Con la ayuda generosa de un acaudalado industrial amigo de la familia la ha puesto en una avioneta rumbo a Miami, donde tiene otra hermana. Calcula que su familia dispone de comida en casa para una semana. Después de eso se irán a Petit Goave, un pueblo de provincias donde tienen parientes. Los más pudientes salieron en los primeros días o atascan la carretera del aeropuerto en busca de un avión que los saque. Otros se agolpan en las embajadas que han quedado en pie con la esperanza de ser asilados si conocen a alguien en esos países. Los que ni siquiera pudieron colarse por las ventanillas de los camiones y autobuses que salen repletos hasta la baca han emprendido el camino a pie, con 40 grados y una maleta en la cabeza.

«Antes éste era un país pobre, pero funcionaba. Había gente que vivía bien», dice Maxon. «Hoy ni con dinero puedes comprar comida o agua.

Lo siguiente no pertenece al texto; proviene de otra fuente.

This design comes from an exercise in tuning for small area on the open sky130 flow, not from production work.
Only simulation tests tie the RTL to the original design; equivalence was not proved.

Setup of lane 1:
==> flow/design.v <==
package pfgm_pkg;
	localparam int SAMPLE_W = 16;
	localparam int GAIN_W   = 17;
endpackage
module pcm_format_gain_mixer #(
	parameter int GAIN_FRAC_BITS = 16
) (
	input  logic                                 clk,
	input  logic                                 arst_n,
	input  logic                                 psel,
	input  logic                                 penable,
	input  logic                                 pwrite,
	input  logic [2:0]                           paddr,
	input  logic [31:0]                          pwdata,
	output logic [31:0]                          prdata,
	output logic                                 pready,
	input  logic                                 in_valid,
	output logic                                 in_stall,
	input  logic                                 active,
	input  logic [2:0]                           sample_format,
	input  logic [31:0]                          sample_word,
	input  logic [pfgm_pkg::GAIN_W-1:0]          source_gain,
	input  logic                                 last_source,
	output logic                                 out_valid,
	input  logic                                 out_stall,
	output logic signed [pfgm_pkg::SAMPLE_W-1:0] mixed_left,
	output logic signed [pfgm_pkg::SAMPLE_W-1:0] mixed_right,
	output logic                                 clipped
);
	localparam logic [1:0] PH_F = 2'd0;   
	localparam logic [1:0] PH_P = 2'd1;   
	localparam logic [1:0] PH_S = 2'd2;   
	logic [16:0] mg_q;
	logic        mg_set;
	logic [16:0] mg_eff;
	logic        wr_ok;
	assign pready = 1'b1;
	assign wr_ok  = psel & penable & pwrite & ~paddr[2] & (~pwdata[16] | ~(|pwdata[15:0]));
	assign mg_eff = mg_set ? mg_q : 17'h10000;
	assign prdata = {15'd0, paddr[2] ? 17'd0 : mg_eff};
	always_ff @(posedge clk) begin
		if (wr_ok) begin
			mg_q <= pwdata[16:0];
		end
	end
	always_ff @(posedge clk or negedge arst_n) begin
		if (!arst_n) begin
			mg_set <= 1'b0;
		end else if (wr_ok) begin
			mg_set <= 1'b1;
		end
	end
	logic [1:0]  ph;
	logic [1:0]  ch;
	logic [4:0]  i;
	logic [4:0]  j;
	logic [4:0]  c;
	logic signed [16:0] acc;
	logic        sticky;
	logic        cy;
	logic        fresh;
	logic        ov;
	logic        clip_q;
	logic [15:0] sum_l;
	logic [15:0] sum_r;
	logic        run;
	logic        cnt_end;
	logic        accept;
	logic        end_diag;
	logic        fin;
	assign run      = in_valid & ~ov;
	assign cnt_end  = (i == 5'd16);
	assign accept   = (ph == PH_F) & (ch == 2'd2) & cnt_end;
	assign in_stall = ~accept;
	assign end_diag = (j == 5'd0) | (i == 5'd16);
	assign fin      = (i == 5'd16) & (j == 5'd16);
	logic        silent;
	logic        sel_hi;
	logic [7:0]  byte_v;
	logic [15:0] smp;
	assign silent = ~active | sample_format[2];
	assign sel_hi = ch[0] & sample_format[0];
	assign byte_v = sel_hi ? sample_word[15:8] : sample_word[7:0];
	assign smp    = sample_format[1] ? (sel_hi ? sample_word[31:16] : sample_word[15:0])
	                                 : {{3{~byte_v[7]}}, byte_v[6:0], 6'd0};
	logic        pb;
	logic [4:0]  u;
	logic        tk;
	logic [15:0] term;
	logic signed [17:0] addv;
	logic [15:0] sum_c;
	logic        sb;
	logic        r;
	logic        c17;
	logic        r17;
	logic        top_in;
	logic        stream;
	logic        sat;
	assign pb     = (ph == PH_P) & ~silent & mg_eff[i] & source_gain[j];
	assign u      = c + {4'd0, pb};
	assign tk     = (ph == PH_P) & u[0];
	assign term   = tk ? smp : 16'd0;
	assign addv   = {acc[16], acc} + {term[15], term, 1'b0};
	assign sum_c  = ch[0] ? sum_r : sum_l;
	assign sb     = ~fresh & (i[4] ? sum_c[15] : sum_c[0]);
	assign r      = acc[0] ^ sb ^ cy;
	assign c17    = (acc[0] & sb) | (acc[0] & cy) | (sb & cy);
	assign r17    = acc[0] ^ sb ^ c17;
	assign top_in = (ph == PH_P) ? addv[17] : ((ph == PH_S) ? r : 1'b0);
	assign stream = cy ? ((i == 5'd15) ? sticky : ~sticky) : acc[0];
	assign sat    = ~((acc[16] == r) & (r == r17));
	always_ff @(posedge clk) begin
		if (~((ph == PH_P) & ~end_diag)) begin
			acc <= {top_in, addv[16:1]};
		end
	end
	always_ff @(posedge clk) begin
		if (ph == PH_P) begin
			c <= end_diag ? {1'b0, u[4:1]} : u;
		end else begin
			c <= 5'd0;
		end
	end
	always_ff @(posedge clk) begin
		case (ph)
			PH_P: begin
				if (fin) begin
					cy <= (sticky | acc[0]) & smp[15];
				end
				if (end_diag) begin
					sticky <= sticky | acc[0];
				end
			end
			PH_S: begin
				if (cnt_end) begin
					cy     <= sat;
					sticky <= r17;
				end else begin
					cy     <= c17;
				end
			end
			default: begin
				if (cnt_end) begin
					sticky <= 1'b0;
				end
			end
		endcase
	end
	logic en_l, en_r;
	assign en_l = ~i[4] & (((ph == PH_S) & (ch == 2'd0)) | ((ph == PH_F) & (ch == 2'd1)));
	assign en_r = ~i[4] & (((ph == PH_S) & (ch == 2'd1)) | ((ph == PH_F) & (ch == 2'd2)));
	always_ff @(posedge clk) begin
		if (en_l) begin
			sum_l <= {(ph == PH_F) ? stream : sum_l[0], sum_l[15:1]};
		end
		if (en_r) begin
			sum_r <= {(ph == PH_F) ? stream : sum_r[0], sum_r[15:1]};
		end
	end
	always_ff @(posedge clk) begin
		if ((ph == PH_S) & cnt_end) begin
			clip_q <= (clip_q & ~(fresh & (ch == 2'd0))) | sat;
		end
	end
	always_ff @(posedge clk or negedge arst_n) begin
		if (!arst_n) begin
			ph <= PH_F;
			ch <= 2'd0;
			i  <= 5'd0;
		end else begin
			case (ph)
				PH_P: begin
					if (fin) begin
						ph <= PH_S;
						i  <= 5'd0;
					end else if (end_diag) begin
						if (i == 5'd16) begin
							i <= j + 5'd1;
						end else begin
							i <= 5'd0;
						end
					end else begin
						i <= i + 5'd1;
					end
				end
				PH_S: begin
					if (cnt_end) begin
						ph <= PH_F;
						ch <= ch + 2'd1;
						i  <= 5'd0;
					end else begin
						i <= i + 5'd1;
					end
				end
				default: begin
					if (cnt_end) begin
						i <= 5'd0;
						if (ch == 2'd2) begin
							ch <= 2'd0;
						end else if ((ch != 2'd0) | run) begin
							ph <= PH_P;
						end
					end else begin
						i <= i + 5'd1;
					end
				end
			endcase
		end
	end
	always_ff @(posedge clk) begin
		if (ph == PH_P) begin
			if (end_diag) begin
				j <= (i == 5'd16) ? 5'd16 : i + 5'd1;
			end else begin
				j <= j - 5'd1;
			end
		end else begin
			j <= 5'd0;
		end
	end
	always_ff @(posedge clk or negedge arst_n) begin
		if (!arst_n) begin
			ov    <= 1'b0;
			fresh <= 1'b1;
		end else begin
			if (accept & in_valid) begin
				ov    <= last_source;
				fresh <= last_source;
			end else if (~out_stall) begin
				ov <= 1'b0;
			end
		end
	end
	assign out_valid   = ov;
	assign mixed_left  = sum_l;
	assign mixed_right = sum_r;
	assign clipped     = clip_q;
endmodule
clock: 8.0 ns
lec_check: 0
cap_margin: 20
core_margin: 2
core_utilization: 65
cts_buf_list: sky130_fd_sc_hd__clkbuf_4 sky130_fd_sc_hd__clkbuf_8
cts_cluster_diameter: 100
cts_cluster_size: 30
slew_margin: 20
standard.sh (not shown) runs the stock make flow with config.mk's settings and CLKGATE_MAP_FILE= SYNTH_SCRIPT=/design/flow/synth_recipe.tcl, a recipe that flattens the netlist after the stock synthesis.
==> flow/flow/run.sh <==
#!/bin/bash
# The standard layout with three changes:
#  - synthesis maps the logic with an area-oriented ABC script (flow/abc_map.script)
#    in place of ORFS's speed script;
#  - adders are left to ABC instead of being mapped to half/full adder cells first
#    (ADDER_MAP_FILE empty); everything else in synthesis is unchanged;
#  - the port buffers are made of the smallest buffer cell.
set -euo pipefail
rm -rf scripts_abc
cp -r "$FLOW_HOME/scripts" scripts_abc
cp flow/abc_map.script scripts_abc/abc_speed.script
bash standard.sh "SCRIPTS_DIR=$PWD/scripts_abc" "ADDER_MAP_FILE=" "BUFFER_PORTS_ARGS=-buffer_cell sky130_fd_sc_hd__buf_1" finish > make_finish.log 2>&1
==> flow/flow/abc_map.script <==
strash
dc2
dch -f
amap
&get -n
&st
&dch
&nf -R 1000
&put
strash
dc2
dch -f
amap
&get -n
&st
&dch
&nf -R 1000
&put
Relative to lane 1, the following input files were edited for lane 2:
Settings: CAP_MARGIN now 5, was 20; SLEW_MARGIN now 5, was 20.
diff --git a/flow/flow/run.sh b/flow/flow/run.sh
--- a/flow/flow/run.sh
+++ b/flow/flow/run.sh
@@ -2 +2 @@
-# The standard layout with three changes:
+# The standard layout with these changes:
@@ -7,0 +8,3 @@
+#  - one tie cell drives all constant outputs (SKIP_REPAIR_TIE_FANOUT);
+#  - clock tree synthesis adds no dummy loads to balance the tree;
+#  - after global routing, cells off the critical paths are downsized (RECOVER_POWER).
@@ -12 +15 @@
-bash standard.sh "SCRIPTS_DIR=$PWD/scripts_abc" "ADDER_MAP_FILE=" "BUFFER_PORTS_ARGS=-buffer_cell sky130_fd_sc_hd__buf_1" finish > make_finish.log 2>&1
+bash standard.sh "SCRIPTS_DIR=$PWD/scripts_abc" "ADDER_MAP_FILE=" "BUFFER_PORTS_ARGS=-buffer_cell sky130_fd_sc_hd__buf_1" "SKIP_REPAIR_TIE_FANOUT=1" "CTS_ARGS=-sink_clustering_enable -repair_clock_nets -sink_clustering_size 30 -sink_clustering_max_diameter 100 -buf_list {sky130_fd_sc_hd__clkbuf_4 sky130_fd_sc_hd__clkbuf_8} -dont_use_dummy_load" "RECOVER_POWER=100" finish > make_finish.log 2>&1
==> flow/flow/abc_map.script <==
strash
dc2
dch -f
&get -n
&st
&dch
&nf -R 1000
&put
- Full die area came out higher on lane 2 than on lane 1.
- Where final area is concerned, lane 1 is outperformed by lane 2.
- Summary of lane 2 over lane 1: setup slack at placement grew by 0.86 ns, overall global routing resource usage shrank by 0.39 points, multi-input combinational cell area shrank by about 2.4%, slew of the pin with the lowest slew margin grew by 0.19 ns, unique cell type count in the Yosys netlist shrank by about 10%.
## Diff of input files: lane 3 against lane 2
Settings: changing CORE_UTILIZATION from 65 to 40; changing CAP_MARGIN from 5 to 20; removing CTS_CLUSTER_DIAMETER (formerly 100); changing SLEW_MARGIN from 5 to 20; removing CTS_CLUSTER_SIZE (formerly 30).
==> flow/flow/run.sh <==
#!/bin/bash
# The standard layout with two changes:
#  - synthesis maps the logic with an area-oriented ABC script (flow/abc_map.script)
#    in place of ORFS's speed script; everything else in synthesis is unchanged;
#  - the port buffers are made of the smallest buffer cell.
set -euo pipefail
rm -rf scripts_abc
cp -r "$FLOW_HOME/scripts" scripts_abc
cp flow/abc_map.script scripts_abc/abc_speed.script
bash standard.sh "SCRIPTS_DIR=$PWD/scripts_abc" "BUFFER_PORTS_ARGS=-buffer_cell sky130_fd_sc_hd__buf_1" finish > make_finish.log 2>&1
==> flow/flow/abc_map.script <==
&get -n
&st
&dch
&nf -R 1000
&put
==> comparison <==
- Relative to lane 2, filler cell count has gone up in lane 3.
- Compared to lane 2, lane 3 has delay of the slowest cell on the worst path 0.32 ns lower.
- Synthesized cell count in lane 3 vs lane 2: down 2.1%
- Going from lane 2 to lane 3, the share of the final layout cell area in multi-input gates was found to have gone up by 2.7 points.
- Re critical path depth: lane 2 was higher than lane 3.
- Cell area after synthesis delta for lane 3 relative to lane 2: 6.3% higher
- From lane 3 to lane 2, number of port buffers did not move at all.
- Going from lane 2 to lane 3, height of the die rose by 30%; cell count rose by 80; count of inverters not on the clock network in the layout rose by 2.
- Lane 3 ended up with compound AO/OA/AOI/OAI gates as its largest family of logic cells by synthesized area; lane 2 ended up with simple AND/OR/NAND/NOR gates.
Setup changes, lane 3 to lane 4
Settings: an added CTS_CLUSTER_DIAMETER of 100; a change of SLEW_MARGIN from 20 to 5; a change of CORE_UTILIZATION from 40 to 65; an added CTS_CLUSTER_SIZE of 30; a change of CAP_MARGIN from 20 to 5.
==> flow/flow/run.sh <==
#!/bin/bash
# The standard layout with three changes:
#  - synthesis maps the logic with an area-oriented ABC script (flow/abc_map.script)
#    in place of ORFS's speed script;
#  - adders are left to ABC instead of being mapped to half/full adder cells first
#    (ADDER_MAP_FILE empty); everything else in synthesis is unchanged;
#  - the port buffers are made of the smallest buffer cell.
#  - one tie cell drives all constant outputs (SKIP_REPAIR_TIE_FANOUT).
set -euo pipefail
rm -rf scripts_abc
cp -r "$FLOW_HOME/scripts" scripts_abc
cp flow/abc_map.script scripts_abc/abc_speed.script
bash standard.sh "SCRIPTS_DIR=$PWD/scripts_abc" "ADDER_MAP_FILE=" "BUFFER_PORTS_ARGS=-buffer_cell sky130_fd_sc_hd__buf_1" "SKIP_REPAIR_TIE_FANOUT=1" finish > make_finish.log 2>&1
==> flow/flow/abc_map.script <==
strash
dc2
dch -f
&get -n
&st
&dch
&nf -R 1000
&put
Findings:
- Post-synthesis adder-cell area fraction in lane 4 vs lane 3: down 8.0 points
- Relative to lane 3, the detailed placement HPWL of lane 4 is lower by 780 µm.
- Compared to lane 3, lane 4 has via count of the first global-routing pass 5.8% lower.
- Taking lane 3 as the reference point, the via count of the routed design of lane 4 rises by 1.8%.
- Looking at main combinational cell family by area after synthesis, the simple AND/OR/NAND/NOR gates result is from lane 4; the compound AO/OA/AOI/OAI gates one comes from lane 3.
- Lane 3 → lane 4: critical path depth climbed 12; floorplan die area dropped 5500 µm².
[inputs] lane 5 vs lane 4
Settings: CORE_UTILIZATION: 65 -> 80.
diff --git a/flow/flow/run.sh b/flow/flow/run.sh
--- a/flow/flow/run.sh
+++ b/flow/flow/run.sh
@@ -2 +2 @@
-# The standard layout with three changes:
+# The standard layout with these changes:
@@ -8 +8,2 @@
-#  - one tie cell drives all constant outputs (SKIP_REPAIR_TIE_FANOUT).
+#  - one tie cell drives all constant outputs (SKIP_REPAIR_TIE_FANOUT);
+#  - clock tree synthesis adds no dummy loads to balance the tree.
@@ -13 +14 @@
-bash standard.sh "SCRIPTS_DIR=$PWD/scripts_abc" "ADDER_MAP_FILE=" "BUFFER_PORTS_ARGS=-buffer_cell sky130_fd_sc_hd__buf_1" "SKIP_REPAIR_TIE_FANOUT=1" finish > make_finish.log 2>&1
+bash standard.sh "SCRIPTS_DIR=$PWD/scripts_abc" "ADDER_MAP_FILE=" "BUFFER_PORTS_ARGS=-buffer_cell sky130_fd_sc_hd__buf_1" "SKIP_REPAIR_TIE_FANOUT=1" "CTS_ARGS=-sink_clustering_enable -repair_clock_nets -sink_clustering_size 30 -sink_clustering_max_diameter 100 -buf_list {sky130_fd_sc_hd__clkbuf_4 sky130_fd_sc_hd__clkbuf_8} -dont_use_dummy_load" finish > make_finish.log 2>&1
==> comparison <==
Lane 5 did not finish: a tool error stopped it during global routing (5_1_grt).
As far as synthesized cell count goes, lane 4 and lane 5 are indistinguishable; the numbers are identical.
The run showing the smaller routability congestion estimate is lane 4.
The higher placed standard-cell area of lane 4 and lane 5 is in lane 4.
As far as number of resized instances in the post-cts repair step goes, lane 5 and lane 4 are indistinguishable; the numbers are identical.
The final HPWL from detailed placement of lane 5 is higher than that of lane 4.

-- re-timing with driven ports --
The results above use ideal ports. As a check the final layouts listed here were re-extracted and re-timed, cells and wires unchanged. Step 1 assumes that a clkbuf_16 drives the clock port and a buf_2 every other input. Step 2 also shifts input and output timing later by t, the mid clock arrival at the registers, as if the neighbouring blocks saw the same clock. Slacks: ideal / step 1 / step 2; pairs: ideal / step 1.
run	t, ns	setup slack, ns	worst setup path after step 2
lane 1	0.390	0.512 / 0.516 / 0.126	input to register
lane 2	0.382	1.114 / 1.114 / 0.963	input to register
lane 3	0.405	2.255 / 2.261 / 1.856	input to register
lane 4	0.399	1.223 / 1.223 / 0.968	input to register
After both steps setup and hold are still met in every run listed. The setup slack of lane 3, which loses most, moves by +0.006 ns with the drivers and by -0.399 ns with both steps.
This is an optimization exercise on Yosys and OpenROAD, whose aim is small area, not a production implementation.
In this exercise RTL edits were held to simulation tests only and were not proved equivalent to the original.
Power is estimated from default activity; no workload was simulated. No driver is modelled on the clock port, so clocking that relies on it looks cheaper here than on a real chip.

==> design.v <==
package pcie_app_pkg;
  localparam int DATA_W      = 64;
  localparam int KEEP_W      = DATA_W / 8;
  localparam int REG_ADDR_W  = 10;
  localparam int USER_ADDR_W = 9;
  localparam logic [31:0] DESIGN_ID = 32'hA5E0_0101;
  localparam logic [7:0] FMT_TYPE_MRD32 = 8'h00;
  localparam logic [7:0] FMT_TYPE_MWR32 = 8'h40;
  localparam logic [7:0] FMT_TYPE_CPLD  = 8'h4A;
  typedef union packed {
    struct packed {
      logic [15:0] rid;
      logic [7:0]  tag;
      logic [3:0]  last_be;
      logic [3:0]  first_be;
      logic [7:0]  fmt_type;
      logic        rsvd0;
      logic [2:0]  tc;
      logic [3:0]  rsvd1;
      logic        td;
      logic        ep;
      logic [1:0]  attr;
      logic [1:0]  rsvd2;
      logic [9:0]  length;
    } hdr;
    struct packed {
      logic [31:0] data;
      logic [29:0] addr;
      logic [1:0]  addr_rsvd;
    } ad;
  } tlp_beat_u;
endpackage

No hay tiendas, no hay Policía, no hay Gobierno, colegios, transporte ni nada. Yo trabajaba en el Tribunal de Cuentas, que se ha derrumbado, así que ya no sé lo que voy a hacer. El palacio presidencial, el Ministerio de Exteriores, el de Economía y Finanzas. casi todos los edificios oficiales son ahora escombros. El de Justicia, desmoronado sobre una esquina que apunta al Hospital General, parece lanzar un mensaje apocalíptico: la naturaleza se ha cebado por igual con ricos y pobres, pero son estos últimos los que se han pasado seis días esperando asistencia en los peldaños hasta que han llegado médicos extranjeros a asumir el control. «Está terminando la primera fase, la de traumatología. Ahora viene la de epidemiología», avanza el médico catalán José María Soto, que ayer cortó miembros con sierras para yeso y sacó niños muertos en cesárea en el Hospital Universitario de la Paz, donde operan españoles y cubanos.

Los políticos de medio mundo siguen llegando a tomarse la foto, pero los aviones humanitarios tienen problemas para aterrizar. Haití sigue cristalizando las miserias del mundo, incapaz de poner fin a su sufrimiento.